**Required action:** Below are some records. Return exactly the lines from the one containing "(opcode == 6'b101011);" through the one containing "wire [4:0] rs_r = if_inst[25:21];", both included, and only those.

**Recorded information:**
Background: an optimization exercise with open tools, aiming at small area and a short achievable clock period. Do not read the settings as production practice.
Only simulation tests tie the RTL to the original design; equivalence was not proved.
Power figures rest on the tool's default switching activity, not on a simulated workload.

==> flow/design.v <==
module PipelineMips(clk, reset, imem_addr, imem_data, dmem_we, dmem_re, dmem_addr, dmem_wdata, dmem_rdata);
  input clk, reset;
  output wire [31:0] imem_addr;
  input [31:0] imem_data;
  output wire dmem_we, dmem_re;
  output wire [31:0] dmem_addr, dmem_wdata;
  input [31:0] dmem_rdata;
  integer i;
  reg [31:2] pc;                             
  reg [31:2] if_pc4;                         
  reg [31:0] if_inst;
  reg        if_z;                           
  reg [31:0] if_g1, if_g2;                   
  reg        ex_regdst;                      
  reg        ex_sub, ex_r_and, ex_r_or, ex_r_sum, ex_r_slt;  
  reg        ex_mr, ex_mw, ex_rw;
  reg [31:0] ex_a, ex_b;                     
  reg [15:0] ex_imm;
  reg [4:0]  ex_rt;
  reg        as_mem, as_wb, as_reg;          
  reg        bsp_imm, bsn_imm, bsp_mem, bsn_mem, bsp_wb, bsn_wb, bs_reg;
  reg        fb_mem, fb_wb;                  
  reg        id_sel1, id_sel2, id_byp1, id_byp2;  
  reg        id_byp0;                        
  reg        mem_mr, mem_mw, mem_rw;         
  reg        mem_mr2;
  reg [31:0] mem_res, mem_wd;                
  reg [4:0]  mem_rd;
  reg        wb_rw;                          
  reg [31:0] wb_wd;
  reg [4:0]  wb_rd;
  reg [31:0] rf [0:31];
  reg [31:0] rf_v;
  wire [31:0] inst  = if_inst & {32{~if_z}};
  wire [5:0] opcode = inst[31:26];
  wire [5:0] func   = inst[5:0];
  wire [4:0] rs     = inst[25:21];
  wire [4:0] rt     = inst[20:16];
  wire [15:0] imm   = inst[15:0];
  wire op_r    = (opcode == 6'b000000);
  wire op_addi = (opcode == 6'b001000);
  wire op_andi = (opcode == 6'b001100);
  wire op_lw   = (opcode == 6'b100011);
  wire op_sw   = (opcode == 6'b101011);
  wire op_beq  = (opcode == 6'b000100);
  wire op_bne  = (opcode == 6'b000101);
  wire op_j    = (opcode == 6'b000010);
  wire c_alusrc = op_addi | op_andi | op_lw | op_sw;
  wire c_aluop1 = op_r | op_andi;
  wire c_aluop0 = op_andi | op_beq | op_bne;
  wire c_regdst = op_r;
  wire c_mr     = op_lw;
  wire c_mw     = op_sw;
  wire c_rw     = op_r | op_addi | op_andi | op_lw;
  wire br       = op_beq | op_bne;
  wire [4:0] rs_r = if_inst[25:21];
  wire [4:0] rt_r = if_inst[20:16];
  wire br_r = (if_inst[31:27] == 5'b00010);    
  wire [4:0] ex_rdf = ex_imm[15:11];         
  wire hz1 = ex_mr & ((ex_rt == rs_r) | (ex_rt == rt_r)) & (ex_rt != 5'd0);
  wire hz2 = mem_mr & br_r & ((mem_rd == rs_r) | (mem_rd == rt_r)) & (mem_rd != 5'd0);
  wire hz3 = ex_rw & br_r & ((ex_rdf == rs_r) | (ex_rdf == rt_r)) & (ex_rdf != 5'd0);
  wire stall = ~if_z & (hz1 | hz2 | hz3);
  reg [31:0] rd1, rd2;
  always @* begin
    rd1 = 32'd0;
    rd2 = 32'd0;
    for (i = 0; i < 32; i = i + 1) begin
      rd1 = rd1 | ({32{if_g1[i]}} & rf[i]);
      rd2 = rd2 | ({32{if_g2[i]}} & rf[i]);
    end
  end
  wire byp0  = id_byp0;
  wire [31:0] rf0 = {32{rf_v[0]}} & rf[0];
  wire s1_mem = ~if_z & id_sel1;
  wire s1_wb  = if_z ? byp0 : (~id_sel1 & id_byp1);
  wire s1_r0  = if_z & ~byp0;
  wire s1_rf  = ~if_z & ~id_sel1 & ~id_byp1;
  wire s2_mem = ~if_z & id_sel2;
  wire s2_wb  = if_z ? byp0 : (~id_sel2 & id_byp2);
  wire s2_rf  = ~if_z & ~id_sel2 & ~id_byp2;
  wire [31:0] op1 = ({32{s1_mem}} & mem_res) | ({32{s1_wb}} & wb_wd) | ({32{s1_r0}} & rf0) | ({32{s1_rf}} & rd1);
  wire [31:0] op2 = ({32{s2_mem}} & mem_res) | ({32{s2_wb}} & wb_wd) | ({32{s1_r0}} & rf0) | ({32{s2_rf}} & rd2);
  wire equal = (op1 == op2);
  wire csel_eq = ~stall & ~op_beq;
  wire csel_ne = ~stall & ~op_bne;
  wire [31:0] rf_w = {31'd0, wb_rw} << wb_rd;
  wire [31:0] rf_vn = rf_v | rf_w;
  wire [4:0] h_rs = stall ? rs_r : imem_data[25:21];
  wire [4:0] h_rt = stall ? rt_r : imem_data[20:16];
  wire [31:0] g1_next = (32'd1 << h_rs) & rf_vn;
  wire [31:0] g2_next = (32'd1 << h_rt) & rf_vn;
  wire [31:2] jt   = {if_pc4[31:28], inst[25:0]};
  wire [31:2] bt   = if_pc4 + {{14{imm[15]}}, imm};
  wire [31:2] pc_nt = op_j ? jt : if_pc4;
  wire [31:2] pc_eq = op_beq ? bt : pc_nt;
  wire [31:2] pc_ne = op_bne ? bt : pc_nt;
  wire [31:2] pc_next = equal ? pc_eq : pc_ne;
  wire z_next = equal ? op_beq : op_bne;     
  wire [4:0] n_exmem_rd = ex_regdst ? ex_rdf : ex_rt;
  wire c1 = ~if_z & ex_rw & (n_exmem_rd != 5'd0) & (n_exmem_rd == rs_r);
  wire c2 = ~if_z & ex_rw & (n_exmem_rd != 5'd0) & (n_exmem_rd == rt_r);
  wire c3 = ~if_z & mem_rw & (mem_rd != 5'd0) & (mem_rd == rs_r);
  wire c4 = ~if_z & mem_rw & (mem_rd != 5'd0) & (mem_rd == rt_r);
  wire n_fa_mem = c1;
  wire n_fb_mem = ~c1 & c2;
  wire n_fa_wb  = ~c1 & ~c2 & c3;
  wire n_fb_wb  = ~c1 & ~c2 & ~c3 & c4;
  wire [5:0] n_func = imem_data[5:0];
  reg [2:0] n_ctl;
  always @* begin
    case ({c_aluop1, c_aluop0})
      2'b00: n_ctl = 3'b010;
      2'b01: n_ctl = 3'b011;
      2'b11: n_ctl = 3'b000;
      default: case (n_func)
        6'b100101: n_ctl = 3'b001;
        6'b100000: n_ctl = 3'b010;
        6'b100010: n_ctl = 3'b011;
        6'b101010: n_ctl = 3'b111;
        default:   n_ctl = 3'b000;
      endcase
    endcase
  end
  wire n_sub = n_ctl[1] & n_ctl[0];          
  wire [4:0] f_rs = imem_data[25:21];
  wire [4:0] f_rt = imem_data[20:16];
  wire [4:0] rdf  = inst[15:11];
  wire n_fany  = c1 | c2 | c3 | c4;
  wire nmem_ok = ex_rw & (n_exmem_rd != 5'd0) & ~n_fany;
  wire tempB_n = c_rw & ((rdf == f_rs) | (rdf == f_rt)) & (rdf != 5'd0);
  wire sel1_n = nmem_ok & ~tempB_n & (n_exmem_rd == f_rs);
  wire sel2_n = nmem_ok & ~tempB_n & (n_exmem_rd == f_rt) & ~(n_exmem_rd == f_rs);
  wire byp1_n = mem_rw & (mem_rd == f_rs);
  wire byp2_n = mem_rw & (mem_rd == f_rt);
  wire sel1_s = nmem_ok & (n_exmem_rd == rs_r);
  wire sel2_s = nmem_ok & (n_exmem_rd == rt_r) & ~(n_exmem_rd == rs_r);
  wire byp1_s = mem_rw & (mem_rd == rs_r);
  wire byp2_s = mem_rw & (mem_rd == rt_r);
  wire sel1_ns = stall ? sel1_s : sel1_n;
  wire sel2_ns = stall ? sel2_s : sel2_n;
  wire byp1_ns = stall ? byp1_s : byp1_n;
  wire byp2_ns = stall ? byp2_s : byp2_n;
  wire [31:0] ext = {{16{ex_imm[15]}}, ex_imm};
  wire [31:0] alu_a = ({32{as_mem}} & mem_res) | ({32{as_wb}} & wb_wd) | ({32{as_reg}} & ex_a);
  wire [31:0] bx = ({32{bsp_imm}} & ext) | ({32{bsn_imm}} & ~ext) |
                   ({32{bsp_mem}} & mem_res) | ({32{bsn_mem}} & ~mem_res) |
                   ({32{bsp_wb}} & wb_wd) | ({32{bsn_wb}} & ~wb_wd) | ({32{bs_reg}} & ex_b);
  wire [31:0] fwd_b = fb_mem ? mem_res : (fb_wb ? wb_wd : (ex_b ^ {32{ex_sub}}));
  wire [33:0] sum = {1'b0, alu_a, 1'b1} + {1'b0, bx, ex_sub};
  wire ltu = ~sum[33];
  wire [31:0] alu_res = ({32{ex_r_and}} & (alu_a & bx)) | ({32{ex_r_or}} & (alu_a | bx)) |
                        ({32{ex_r_sum}} & sum[32:1]) | {31'd0, ex_r_slt & ltu};
  assign imem_addr  = {pc, 2'b00};
  assign dmem_we    = mem_mw;
  assign dmem_re    = mem_mr;              
  assign dmem_addr  = mem_res;
  assign dmem_wdata = mem_wd;
  always @(posedge clk or posedge reset) begin
    if (reset) begin
      pc <= 30'd0;
      if_pc4 <= 30'd0;
      mem_mr2 <= 1'b0;
      if_z <= 1'b1;
      id_byp0 <= 1'b0;
      ex_mr <= 1'b0; ex_mw <= 1'b0; ex_rw <= 1'b0;
      mem_mr <= 1'b0; mem_mw <= 1'b0; mem_rw <= 1'b0;
      wb_rw <= 1'b0;
      rf_v <= 32'd0;
    end else begin
      pc <= pc_next;
      if (~stall) if_pc4 <= pc + 30'd1;
      mem_mr2 <= ex_mr;
      if_z <= z_next;
      id_byp0 <= mem_rw & (mem_rd == 5'd0);
      ex_mr <= equal ? (csel_eq & c_mr) : (csel_ne & c_mr);
      ex_mw <= equal ? (csel_eq & c_mw) : (csel_ne & c_mw);
      ex_rw <= equal ? (csel_eq & c_rw) : (csel_ne & c_rw);
      mem_mr <= ex_mr; mem_mw <= ex_mw; mem_rw <= ex_rw;
      wb_rw <= mem_rw;
      rf_v <= rf_vn;
    end
  end
  always @(posedge clk) begin
    if (~stall) if_inst <= imem_data;
    if_g1 <= g1_next;
    if_g2 <= g2_next;
    id_sel1 <= sel1_ns;
    id_sel2 <= sel2_ns;
    id_byp1 <= byp1_ns;
    id_byp2 <= byp2_ns;
    ex_regdst <= equal ? (csel_eq & c_regdst) : (csel_ne & c_regdst);
    ex_a <= op1;
    ex_b <= op2 ^ {32{n_sub}};
    ex_imm <= imm;
    ex_rt <= rt;
    as_mem <= n_fa_mem;
    as_wb  <= n_fa_wb;
    as_reg <= ~(n_fa_mem | n_fa_wb);
    bsp_imm <= c_alusrc & ~n_sub;
    bsn_imm <= c_alusrc & n_sub;
    bsp_mem <= ~c_alusrc & n_fb_mem & ~n_sub;
    bsn_mem <= ~c_alusrc & n_fb_mem & n_sub;
    bsp_wb  <= ~c_alusrc & n_fb_wb & ~n_sub;
    bsn_wb  <= ~c_alusrc & n_fb_wb & n_sub;
    bs_reg <= ~c_alusrc & ~(n_fb_mem | n_fb_wb);
    ex_sub   <= n_sub;
    ex_r_and <= (n_ctl == 3'b000);
    ex_r_or  <= (n_ctl == 3'b001);
    ex_r_sum <= (n_ctl[2:1] == 2'b01);
    ex_r_slt <= n_ctl[2];
    fb_mem <= n_fb_mem;
    fb_wb  <= n_fb_wb;
    mem_res <= alu_res;
    mem_wd <= fwd_b;
    mem_rd <= n_exmem_rd;
    wb_wd <= mem_mr2 ? dmem_rdata : mem_res;
    wb_rd <= mem_rd;
    for (i = 0; i < 32; i = i + 1)
      if (rf_w[i]) rf[i] <= wb_wd;
  end
endmodule
Settings: LEC_CHECK=0, CAP_MARGIN=30, CORE_MARGIN=2, CORE_UTILIZATION=55, SLEW_MARGIN=30; clock period 12.0 ns.
standard.sh (not shown) runs the stock make flow with config.mk's settings and CLKGATE_MAP_FILE= SYNTH_SCRIPT=/design/flow/synth_recipe.tcl, a recipe that flattens the netlist after the stock synthesis.
==> flow/flow/run.sh <==
#!/bin/bash
# Layout flow: the standard ORFS flow (standard.sh) with
#  - plain buf_2 port buffers instead of delay buffers;
#  - a clock tree of clkbuf_16 with larger clusters and no dummy loads.
# The make output goes to flow.log here; ORFS writes each step's log under orfs/logs.
set -euo pipefail
export SETUP_SLACK_MARGIN=8
export TNS_END_PERCENT=10
export BUFFER_PORTS_ARGS="-buffer_cell sky130_fd_sc_hd__buf_2"
export CTS_ARGS="-sink_clustering_enable -repair_clock_nets -dont_use_dummy_load -buf_list sky130_fd_sc_hd__clkbuf_16 -sink_clustering_size 25 -sink_clustering_max_diameter 70"
bash standard.sh > flow.log 2>&1
The first run completed with no timing, DRC or antenna violations.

**Answer space:**
  wire op_sw   = (opcode == 6'b101011);
  wire op_beq  = (opcode == 6'b000100);
  wire op_bne  = (opcode == 6'b000101);
  wire op_j    = (opcode == 6'b000010);
  wire c_alusrc = op_addi | op_andi | op_lw | op_sw;
  wire c_aluop1 = op_r | op_andi;
  wire c_aluop0 = op_andi | op_beq | op_bne;
  wire c_regdst = op_r;
  wire c_mr     = op_lw;
  wire c_mw     = op_sw;
  wire c_rw     = op_r | op_addi | op_andi | op_lw;
  wire br       = op_beq | op_bne;
  wire [4:0] rs_r = if_inst[25:21];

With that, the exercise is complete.